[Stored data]
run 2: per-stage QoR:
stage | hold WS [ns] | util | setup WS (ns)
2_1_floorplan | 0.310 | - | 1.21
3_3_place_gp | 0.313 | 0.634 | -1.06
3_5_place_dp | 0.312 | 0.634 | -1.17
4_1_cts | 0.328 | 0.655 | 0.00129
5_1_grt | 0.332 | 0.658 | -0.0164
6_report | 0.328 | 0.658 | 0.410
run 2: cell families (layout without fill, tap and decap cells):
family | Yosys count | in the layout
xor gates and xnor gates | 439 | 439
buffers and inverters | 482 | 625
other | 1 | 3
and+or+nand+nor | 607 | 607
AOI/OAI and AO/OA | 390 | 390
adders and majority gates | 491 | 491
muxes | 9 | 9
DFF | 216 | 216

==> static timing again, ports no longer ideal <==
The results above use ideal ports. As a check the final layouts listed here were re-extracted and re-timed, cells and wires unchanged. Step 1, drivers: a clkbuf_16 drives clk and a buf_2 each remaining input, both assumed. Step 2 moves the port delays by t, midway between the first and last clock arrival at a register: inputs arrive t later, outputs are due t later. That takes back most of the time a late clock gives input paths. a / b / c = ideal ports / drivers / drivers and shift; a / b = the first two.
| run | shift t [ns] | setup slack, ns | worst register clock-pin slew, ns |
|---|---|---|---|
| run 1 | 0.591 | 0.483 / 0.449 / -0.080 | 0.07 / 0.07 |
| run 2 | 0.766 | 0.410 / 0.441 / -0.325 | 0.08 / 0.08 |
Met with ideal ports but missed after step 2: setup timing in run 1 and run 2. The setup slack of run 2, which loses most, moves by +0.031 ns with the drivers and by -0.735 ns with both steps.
Source: an optimization exercise on an open RTL-to-GDS flow (aim: small area). Production flows keep margins and buffers that such runs may drop.
Where RTL was checked, it was by simulation tests only, not by an equivalence proof against the original.
The clock port is modelled as an ideal driver; clocking choices that lean on that would not hold on a real chip.
No activity file was given, so power comes from the tool's default toggle rates.

==> trial 68: inputs <==
Design game_core, start of the top module:
module game_core(
    input  logic        clk,
    input  logic        reset,           
    input  logic        frame_clk,       
    input  logic [15:0] keycode,
    input  logic [9:0]  DrawX, DrawY,    
    output logic [2:0]  Health,
    output logic        active_key,
    output logic        dungeon_frame1, dungeon_frame2, dungeon_frame3,
    output logic        initial_frame, final_frame, game_over,
    output logic [9:0]  Monster_X, Monster_Y, Monster_X_2, Monster_Y_2,
    output logic [9:0]  monster_bullet_X_L, monster_bullet_Y_L,
                        monster_bullet_X_R, monster_bullet_Y_R,
                        monster_bullet_X_U, monster_bullet_Y_U,
                        monster_bullet_X_D, monster_bullet_Y_D,
    output logic [9:0]  bullet_X, bullet_Y,
    output logic [9:0]  char_frame_X, char_frame_Y,
    output logic        character_frame,
    output logic        is_character, is_monster1, is_monster2, is_monster3,
    output logic        is_bullet, is_bullet_l, is_bullet_r, is_bullet_u, is_bullet_d,
    output logic        is_heart, is_key,
    output logic [18:0] char_ra, background_ra, monster1_ra, monster2_ra, monster3_ra,
    output logic [18:0] bullet_ra, bullet_l_ra, bullet_r_ra, bullet_u_ra, bullet_d_ra,
    output logic [18:0] heart_ra, key_ra
);
export LEC_CHECK = 0
export CAP_MARGIN = 20
export CORE_MARGIN = 2
export CORE_UTILIZATION = 65
export CTS_BUF_LIST = sky130_fd_sc_hd__clkbuf_8
export CTS_CLUSTER_DIAMETER = 60
export CTS_CLUSTER_SIZE = 10
export SLEW_MARGIN = 20
create_clock -name core_clock -period 12.0 [get_ports {clk}]
standard.sh (not shown) runs the stock make flow with config.mk's settings and CLKGATE_MAP_FILE= SYNTH_SCRIPT=/design/flow/synth_recipe.tcl, a recipe that flattens the netlist after the stock synthesis.
==> flow/flow/run.sh <==
#!/bin/bash
# Standard layout, except that: the port buffers are the platform's smallest
# buffer (buf_1) instead of the default pick; the constant outputs share one
# tie cell (repair_design buffers its net) instead of one tie cell each; and
# after CTS the cells on paths with spare slack are downsized
# (flow/recover.tcl, run as the CTS step's POST hook). Every tool's output is kept in a log file in the work
# folder (ORFS's own logs under orfs/logs, make's output in standard_flow.log).
set -euo pipefail
bash standard.sh BUFFER_PORTS_ARGS="-buffer_cell sky130_fd_sc_hd__buf_1" \
    POST_CTS_TCL="$PWD/flow/recover.tcl" SKIP_REPAIR_TIE_FANOUT=1 finish > standard_flow.log 2>&1
==> flow/flow/recover.tcl <==
# After CTS: downsize cells on paths with spare slack to recover area, then
# legalize the placement again.
log_cmd estimate_parasitics -placement
log_cmd repair_timing -recover_power 100 -setup_margin 0.1 -verbose
log_cmd detailed_placement
check_placement -verbose
log_cmd estimate_parasitics -placement
report_worst_slack -max
report_design_area
==> build 33: changes against trial 68 <==
--- a/flow/design.v
+++ b/flow/design.v
@@ -599,18 +599,18 @@
     logic [2:0] m2;            
     logic [2:0] m2_n;
     wire [9:0] q2x = hard ? 10'd200 : p2x;
     wire [9:0] q2y = hard ? 10'd300 : p2y;
     wire [10:0] ex = sub10(q2x, cx);
     wire [10:0] ey = sub10(q2y, cy);
     wire sx = ex[10];
     wire sy = ey[10];
-    wire [11:0] es = 12'(add16({5'd0, sx, ex}, {4'd0, {{sy, ey} ^ {12{sx ~^ sy}}}}, sx ~^ sy));
-    wire ahor = sx ? (es[11] | (es == 12'd0)) : !es[11];
+    wire [15:0] es = add16({{5{sx}}, ex}, {{5{sy}}, ey} ^ {16{sx ~^ sy}}, sx ~^ sy);
+    wire ahor = sx ? (es[15] | (es == 16'd0)) : !es[15];
     wire [1:0] d2_n = ahor ? (sx ? 2'b11 : 2'b01) : (sy ? 2'b10 : 2'b00);
     always_comb begin
         m2_n = ge8(8'd80, c2) ? 3'd0 : m2;
         if (fe) begin
             case (d2)
                 2'b00: m2_n = ge10(10'd40, p2y) ? 3'd0 : 3'b100;
                 2'b01: m2_n = 3'b101;
                 2'b10: m2_n = (ge10(p2y, 10'd419) && ge10(10'd1003, p2y)) ? 3'd0 : 3'b110;
@@ -644,18 +644,20 @@
             m2 <= erst ? 3'd0 : m2_n;
             if (!ge8(8'd160, c2) || erst)
                 c2 <= 8'd0;
             else
                 c2 <= c2_inc;
         end
         d2 <= d2_n;
     end
-    wire m2_touch = ((ex[10] && ge10(ex[9:0], 10'd1004)) || ex == 11'd0) && ge10(10'd1003, p2x) &&
-                    ((ey[10] && ge10(ey[9:0], 10'd1004)) || ey == 11'd0) && ge10(10'd1003, p2y);
+    wire [10:0] tx = sub10(cx, p2x);
+    wire [10:0] ty = sub10(cy, p2y);
+    wire m2_touch = !tx[10] && ge10(10'd20, tx[9:0]) && ge10(10'd1003, p2x) &&
+                    !ty[10] && ge10(10'd20, ty[9:0]) && ge10(10'd1003, p2y);
     wire [9:0] p1x20 = keep ? (hard ? 10'd340 : add10(p1x, 10'd20)) : 10'd0;
     wire [9:0] p1y20 = keep ? (hard ? 10'd260 : add10(p1y, 10'd20)) : 10'd0;
     wire cxok = ge10(10'd983, cx);
     wire cyok = ge10(10'd983, cy);
     logic [9:0] blx, bly, brx, bry, bux, buy, bdx, bdy;
     logic bl_hit, br_hit, bu_hit, bd_hit;
     mbullet #(.DIR(0)) mb_l(.clk(clk), .rst(erst), .fe(fe), .keep(keep), .px20(p1x20), .py20(p1y20),
                             .cx(cx), .cy(cy), .cxok(cxok), .cyok(cyok),
@@ -744,51 +746,51 @@
     wire xpos = xmv & ~cxm[0];
     wire ypos = ymv & ~cym[0];
     wire [5:0] lx = 6'(nsub10({4'd0, nDrawX[5:0]}, {4'd0, cx_in[5:0]}));
     wire [5:0] ly = 6'(nsub10({4'd0, nDrawY[5:0]}, {4'd0, cy_in[5:0]}));
     wire wx = xpos & (chx[5:1] == 5'd0);
     wire wy = ypos & (chy[5:1] == 5'd0);
     wire [15:0] cra = mul42w(ly, lx, wx, wy);
     assign char_ra = is_character ? {3'd0, cra} : 19'd0;
-    wire [10:0] s1x = nsub10(nDrawX, p1x);
-    wire [10:0] s1y = nsub10(nDrawY, p1y);
-    wire mbox1 = p1x != 10'd0 && !s1x[10] && !ge10(s1x[9:0], 10'd42) && ge10(10'd981, p1x) &&
-                 !s1y[10] && !ge10(s1y[9:0], 10'd50) && ge10(10'd973, p1y) && act;
+    wire [10:0] s1x = nsub10(nDrawX, Monster_X);
+    wire [10:0] s1y = nsub10(nDrawY, Monster_Y);
+    wire mbox1 = Monster_X != 10'd0 && !s1x[10] && !ge10(s1x[9:0], 10'd42) && ge10(10'd981, Monster_X) &&
+                 !s1y[10] && !ge10(s1y[9:0], 10'd50) && ge10(10'd973, Monster_Y);
     assign is_monster1 = mbox1 && dungeon_frame1;
     assign is_monster2 = mbox1 && !dungeon_frame1 && (dungeon_frame2 || dungeon_frame3);
     wire [11:0] m1ra = mul42(s1y[5:0], s1x[5:0]);
     assign monster1_ra = is_monster1 ? {7'd0, m1ra} : 19'd0;
     assign monster2_ra = is_monster2 ? {7'd0, m1ra} : 19'd0;
-    wire [10:0] s2x = nsub10(nDrawX, p2x);
-    wire [10:0] s2y = nsub10(nDrawY, p2y);
-    wire mbox2 = p2x != 10'd0 && !s2x[10] && !ge10(s2x[9:0], 10'd42) && ge10(10'd981, p2x) &&
-                 !s2y[10] && !ge10(s2y[9:0], 10'd50) && ge10(10'd973, p2y) && act;
+    wire [10:0] s2x = nsub10(nDrawX, Monster_X_2);
+    wire [10:0] s2y = nsub10(nDrawY, Monster_Y_2);
+    wire mbox2 = Monster_X_2 != 10'd0 && !s2x[10] && !ge10(s2x[9:0], 10'd42) && ge10(10'd981, Monster_X_2) &&
+                 !s2y[10] && !ge10(s2y[9:0], 10'd50) && ge10(10'd973, Monster_Y_2);
     assign is_monster3 = mbox2 && anydf;
     wire [11:0] m3ra = mul42(s2y[5:0], s2x[5:0]);
     assign monster3_ra = is_monster3 ? {7'd0, m3ra} : 19'd0;
     function automatic logic [5:0] bbox(input logic [9:0] dx, input logic [9:0] dy,
                                         input logic [9:0] bx, input logic [9:0] by);
         logic [10:0] sx, sy;
         sx = nsub10(dx, bx);
         sy = nsub10(dy, by);
         bbox[0] = !sx[10] && sx[9:3] == 7'd0 && !ge10({7'd0, sx[2:0]}, 10'd5) && ge10(10'd1018, bx) &&
                   !sy[10] && sy[9:3] == 7'd0 && !ge10({7'd0, sy[2:0]}, 10'd5) && ge10(10'd1018, by);
         bbox[5:1] = mul5(sy[2:0], sx[2:0]);
     endfunction
     wire [5:0] bl = bbox(nDrawX, nDrawY, monster_bullet_X_L, monster_bullet_Y_L);
     wire [5:0] br = bbox(nDrawX, nDrawY, monster_bullet_X_R, monster_bullet_Y_R);
     wire [5:0] bu = bbox(nDrawX, nDrawY, monster_bullet_X_U, monster_bullet_Y_U);
     wire [5:0] bd = bbox(nDrawX, nDrawY, monster_bullet_X_D, monster_bullet_Y_D);
-    wire [5:0] bp = bbox(nDrawX, nDrawY, pbx, pby);
+    wire [5:0] bp = bbox(nDrawX, nDrawY, bullet_X, bullet_Y);
     assign is_bullet_l = bl[0] && !ge10(10'd20, monster_bullet_X_L) && !ge10(10'd20, monster_bullet_Y_L);
     assign is_bullet_r = br[0] && !ge10(10'd20, monster_bullet_X_R) && !ge10(10'd20, monster_bullet_Y_R);
     assign is_bullet_u = bu[0] && !ge10(10'd20, monster_bullet_X_U) && !ge10(10'd20, monster_bullet_Y_U);
     assign is_bullet_d = bd[0] && !ge10(10'd20, monster_bullet_X_D) && !ge10(10'd20, monster_bullet_Y_D);
-    assign is_bullet   = bp[0] && pbx != 10'd0 && pby != 10'd0 && act;
+    assign is_bullet   = bp[0] && bullet_X != 10'd0 && bullet_Y != 10'd0;
     assign bullet_l_ra = is_bullet_l ? 19'(bl[5:1]) : 19'd0;
     assign bullet_r_ra = is_bullet_r ? 19'(br[5:1]) : 19'd0;
     assign bullet_u_ra = is_bullet_u ? 19'(bu[5:1]) : 19'd0;
     assign bullet_d_ra = is_bullet_d ? 19'(bd[5:1]) : 19'd0;
     assign bullet_ra   = is_bullet   ? 19'(bp[5:1]) : 19'd0;
     wire [15:0] hmax = add16({9'd0, health, 4'b0}, {11'd0, health, 2'b0}, 1'b0);
     assign is_heart = !ge10(DrawX, hmax[9:0]) && !ge10(DrawY, 10'd20) && anydf;
     wire [11:0] hra = mul140(DrawY[4:0], DrawX[7:0]);
==> flow/flow/run.sh (replaced) <==
#!/bin/bash
# Standard layout, except that the port buffers are the platform's smallest
# buffer (buf_1) instead of the default pick. Every tool's output is kept in
# a log file in the work folder.
set -euo pipefail
bash standard.sh BUFFER_PORTS_ARGS="-buffer_cell sky130_fd_sc_hd__buf_1" finish > standard_flow.log 2>&1
==> flow/config.mk (replaced) <==
export PLATFORM = sky130hd
export DESIGN_NAME = game_core
export DESIGN_NICKNAME = game_core
export VERILOG_FILES = /design/flow/design.v
export SDC_FILE = /design/flow/constraint.sdc
export NUM_CORES = 4
export LEC_CHECK = 0
export CAP_MARGIN = 20
export CORE_MARGIN = 2
export CORE_UTILIZATION = 40
export SLEW_MARGIN = 20
removed: flow/flow/recover.tcl
==> trial 37: changes against trial 68 <==
--- a/flow/design.v
+++ b/flow/design.v
@@ -599,18 +599,18 @@
     logic [2:0] m2;            
     logic [2:0] m2_n;
     wire [9:0] q2x = hard ? 10'd200 : p2x;
     wire [9:0] q2y = hard ? 10'd300 : p2y;
     wire [10:0] ex = sub10(q2x, cx);
     wire [10:0] ey = sub10(q2y, cy);
     wire sx = ex[10];
     wire sy = ey[10];
-    wire [11:0] es = 12'(add16({5'd0, sx, ex}, {4'd0, {{sy, ey} ^ {12{sx ~^ sy}}}}, sx ~^ sy));
-    wire ahor = sx ? (es[11] | (es == 12'd0)) : !es[11];
+    wire [15:0] es = add16({{5{sx}}, ex}, {{5{sy}}, ey} ^ {16{sx ~^ sy}}, sx ~^ sy);
+    wire ahor = sx ? (es[15] | (es == 16'd0)) : !es[15];
     wire [1:0] d2_n = ahor ? (sx ? 2'b11 : 2'b01) : (sy ? 2'b10 : 2'b00);
     always_comb begin
         m2_n = ge8(8'd80, c2) ? 3'd0 : m2;
         if (fe) begin
             case (d2)
                 2'b00: m2_n = ge10(10'd40, p2y) ? 3'd0 : 3'b100;
                 2'b01: m2_n = 3'b101;
                 2'b10: m2_n = (ge10(p2y, 10'd419) && ge10(10'd1003, p2y)) ? 3'd0 : 3'b110;
@@ -744,51 +744,51 @@
     wire xpos = xmv & ~cxm[0];
     wire ypos = ymv & ~cym[0];
     wire [5:0] lx = 6'(nsub10({4'd0, nDrawX[5:0]}, {4'd0, cx_in[5:0]}));
     wire [5:0] ly = 6'(nsub10({4'd0, nDrawY[5:0]}, {4'd0, cy_in[5:0]}));
     wire wx = xpos & (chx[5:1] == 5'd0);
     wire wy = ypos & (chy[5:1] == 5'd0);
     wire [15:0] cra = mul42w(ly, lx, wx, wy);
     assign char_ra = is_character ? {3'd0, cra} : 19'd0;
-    wire [10:0] s1x = nsub10(nDrawX, p1x);
-    wire [10:0] s1y = nsub10(nDrawY, p1y);
-    wire mbox1 = p1x != 10'd0 && !s1x[10] && !ge10(s1x[9:0], 10'd42) && ge10(10'd981, p1x) &&
-                 !s1y[10] && !ge10(s1y[9:0], 10'd50) && ge10(10'd973, p1y) && act;
+    wire [10:0] s1x = nsub10(nDrawX, Monster_X);
+    wire [10:0] s1y = nsub10(nDrawY, Monster_Y);
+    wire mbox1 = Monster_X != 10'd0 && !s1x[10] && !ge10(s1x[9:0], 10'd42) && ge10(10'd981, Monster_X) &&
+                 !s1y[10] && !ge10(s1y[9:0], 10'd50) && ge10(10'd973, Monster_Y);
     assign is_monster1 = mbox1 && dungeon_frame1;
     assign is_monster2 = mbox1 && !dungeon_frame1 && (dungeon_frame2 || dungeon_frame3);
     wire [11:0] m1ra = mul42(s1y[5:0], s1x[5:0]);
     assign monster1_ra = is_monster1 ? {7'd0, m1ra} : 19'd0;
     assign monster2_ra = is_monster2 ? {7'd0, m1ra} : 19'd0;
-    wire [10:0] s2x = nsub10(nDrawX, p2x);
-    wire [10:0] s2y = nsub10(nDrawY, p2y);
-    wire mbox2 = p2x != 10'd0 && !s2x[10] && !ge10(s2x[9:0], 10'd42) && ge10(10'd981, p2x) &&
-                 !s2y[10] && !ge10(s2y[9:0], 10'd50) && ge10(10'd973, p2y) && act;
+    wire [10:0] s2x = nsub10(nDrawX, Monster_X_2);
+    wire [10:0] s2y = nsub10(nDrawY, Monster_Y_2);
+    wire mbox2 = Monster_X_2 != 10'd0 && !s2x[10] && !ge10(s2x[9:0], 10'd42) && ge10(10'd981, Monster_X_2) &&
+                 !s2y[10] && !ge10(s2y[9:0], 10'd50) && ge10(10'd973, Monster_Y_2);
     assign is_monster3 = mbox2 && anydf;
     wire [11:0] m3ra = mul42(s2y[5:0], s2x[5:0]);
     assign monster3_ra = is_monster3 ? {7'd0, m3ra} : 19'd0;
     function automatic logic [5:0] bbox(input logic [9:0] dx, input logic [9:0] dy,
                                         input logic [9:0] bx, input logic [9:0] by);
         logic [10:0] sx, sy;
         sx = nsub10(dx, bx);
         sy = nsub10(dy, by);
         bbox[0] = !sx[10] && sx[9:3] == 7'd0 && !ge10({7'd0, sx[2:0]}, 10'd5) && ge10(10'd1018, bx) &&
                   !sy[10] && sy[9:3] == 7'd0 && !ge10({7'd0, sy[2:0]}, 10'd5) && ge10(10'd1018, by);
         bbox[5:1] = mul5(sy[2:0], sx[2:0]);
     endfunction
     wire [5:0] bl = bbox(nDrawX, nDrawY, monster_bullet_X_L, monster_bullet_Y_L);
     wire [5:0] br = bbox(nDrawX, nDrawY, monster_bullet_X_R, monster_bullet_Y_R);
     wire [5:0] bu = bbox(nDrawX, nDrawY, monster_bullet_X_U, monster_bullet_Y_U);
     wire [5:0] bd = bbox(nDrawX, nDrawY, monster_bullet_X_D, monster_bullet_Y_D);
-    wire [5:0] bp = bbox(nDrawX, nDrawY, pbx, pby);
+    wire [5:0] bp = bbox(nDrawX, nDrawY, bullet_X, bullet_Y);
     assign is_bullet_l = bl[0] && !ge10(10'd20, monster_bullet_X_L) && !ge10(10'd20, monster_bullet_Y_L);
     assign is_bullet_r = br[0] && !ge10(10'd20, monster_bullet_X_R) && !ge10(10'd20, monster_bullet_Y_R);
     assign is_bullet_u = bu[0] && !ge10(10'd20, monster_bullet_X_U) && !ge10(10'd20, monster_bullet_Y_U);
     assign is_bullet_d = bd[0] && !ge10(10'd20, monster_bullet_X_D) && !ge10(10'd20, monster_bullet_Y_D);
-    assign is_bullet   = bp[0] && pbx != 10'd0 && pby != 10'd0 && act;
+    assign is_bullet   = bp[0] && bullet_X != 10'd0 && bullet_Y != 10'd0;
     assign bullet_l_ra = is_bullet_l ? 19'(bl[5:1]) : 19'd0;
     assign bullet_r_ra = is_bullet_r ? 19'(br[5:1]) : 19'd0;
     assign bullet_u_ra = is_bullet_u ? 19'(bu[5:1]) : 19'd0;
     assign bullet_d_ra = is_bullet_d ? 19'(bd[5:1]) : 19'd0;
     assign bullet_ra   = is_bullet   ? 19'(bp[5:1]) : 19'd0;
     wire [15:0] hmax = add16({9'd0, health, 4'b0}, {11'd0, health, 2'b0}, 1'b0);
     assign is_heart = !ge10(DrawX, hmax[9:0]) && !ge10(DrawY, 10'd20) && anydf;
     wire [11:0] hra = mul140(DrawY[4:0], DrawX[7:0]);
==> flow/config.mk (replaced) <==
export PLATFORM = sky130hd
export DESIGN_NAME = game_core
export DESIGN_NICKNAME = game_core
export VERILOG_FILES = /design/flow/design.v
export SDC_FILE = /design/flow/constraint.sdc
export NUM_CORES = 4
export LEC_CHECK = 0
export CAP_MARGIN = 20
export CORE_MARGIN = 2
export CORE_UTILIZATION = 65
export CTS_BUF_LIST = sky130_fd_sc_hd__clkbuf_2 sky130_fd_sc_hd__clkbuf_4
export SLEW_MARGIN = 20
==> summary of the runs <==
Sequential power is about the same in trial 37 and trial 68.
Of trial 68 and build 33, trial 68 has the higher non-clock buffer count (gap 1).
In clock-buffer cell count, build 33 and trial 68 do not differ.
In sequential cell count, build 33 and trial 68 do not differ.
Maximum frequency, highest first: trial 68, build 33, trial 37.
Hold slack: trial 37 > trial 68 > build 33.
In trial 37 the register-to-register slack is worse than in trial 68, by 0.83 ns.
Trial 68 completed with no timing, DRC or antenna violations. Build 33 ran to the end with no violations. Trial 37 produced a clean layout.
Cell count, lowest first: trial 68, trial 37, build 33.
==> figures <==
| item | build 33 | trial 68 | trial 37 |
|---|---|---|---|
| Result of the run | finished clean | finished clean | finished clean |
| Area fraction of the dominant cell type after synthesis | 0.325 | 0.314 | 0.317 |
| Number of distinct library cells after synthesis | 88 | 95 | 94 |
| Share of cell area taken by multi-input logic gates | 0.646 | 0.655 | 0.649 |
| End of the worst register-to-register path | d2[0]$_DFF_P_ | d2[1]$_DFF_P_ | d2[1]$_DFF_P_ |
| Power share of the combinational group | 0.170 | 0.197 | 0.182 |
| Global-route wire length before repair | 145 mm | 140 mm | 143 mm |
| Routed Wire Length | 101 mm | 95.8 mm | 97.5 mm |
| Routed length on met1 | 40.6 mm | 34.1 mm | 34.3 mm |
| Inverters | 466 | 451 | 454 |
| Clock distribution area overhead in the final layout | 0.0317 | 0.0232 | 0.0315 |
| Overall power consumption | 1.98 mW | 1.78 mW | 1.92 mW |
| Vias per cell | 5.53 | 6.46 | 6.41 |
| Switching power total | 604 µW | 563 µW | 628 µW |
| Nonclk buf count | 407 | 408 | 407 |
| Standard cell core area | 66000 µm² | 39900 µm² | 39900 µm² |
| Area grow syn2layout | 11.7% | 6.57% | 7.50% |
Only the layout flow was run in trial 68; the RTL was not checked for function there.

-- static timing again, ports no longer ideal --
How much do the figures lean on ideal ports? The routed layouts below were timed once more, with nothing changed but the port constraints.
Step 1, drivers: a clkbuf_16 drives clk and a buf_2 each remaining input, both assumed.
Step 2, shift: input delay + t, output delay - t, t = (earliest + latest rising clock arrival at the registers) / 2. This alone moves slack from input paths to output paths.
Slacks: ideal / step 1 / step 2; pairs: ideal / step 1.
| run | shift t [ns] | slack for setup (ns) | worst setup path after step 2 | worst slew at a driven data input, ns |
|---|---|---|---|---|
| trial 68 | 0.701 | 0.680 / 0.665 / 0.007 | input to register | 0.14 |
| build 33 | 0.649 | 0.651 / 0.619 / 0.283 | input to register | 0.07 |
| trial 37 | 0.825 | 0.370 / 0.315 / -0.238 | input to register | 0.13 |
Met with ideal ports but missed after step 2: setup timing in trial 37. The setup slack of trial 68, which loses most, moves by -0.015 ns with the drivers and by -0.673 ns with both steps.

THE PROBLEM ->
Collect each line above holding the string "tool".

WRITTEN REPLY ->
No activity file was given, so power comes from the tool's default toggle rates.
# (flow/recover.tcl, run as the CTS step's POST hook). Every tool's output is kept in a log file in the work
# buffer (buf_1) instead of the default pick. Every tool's output is kept in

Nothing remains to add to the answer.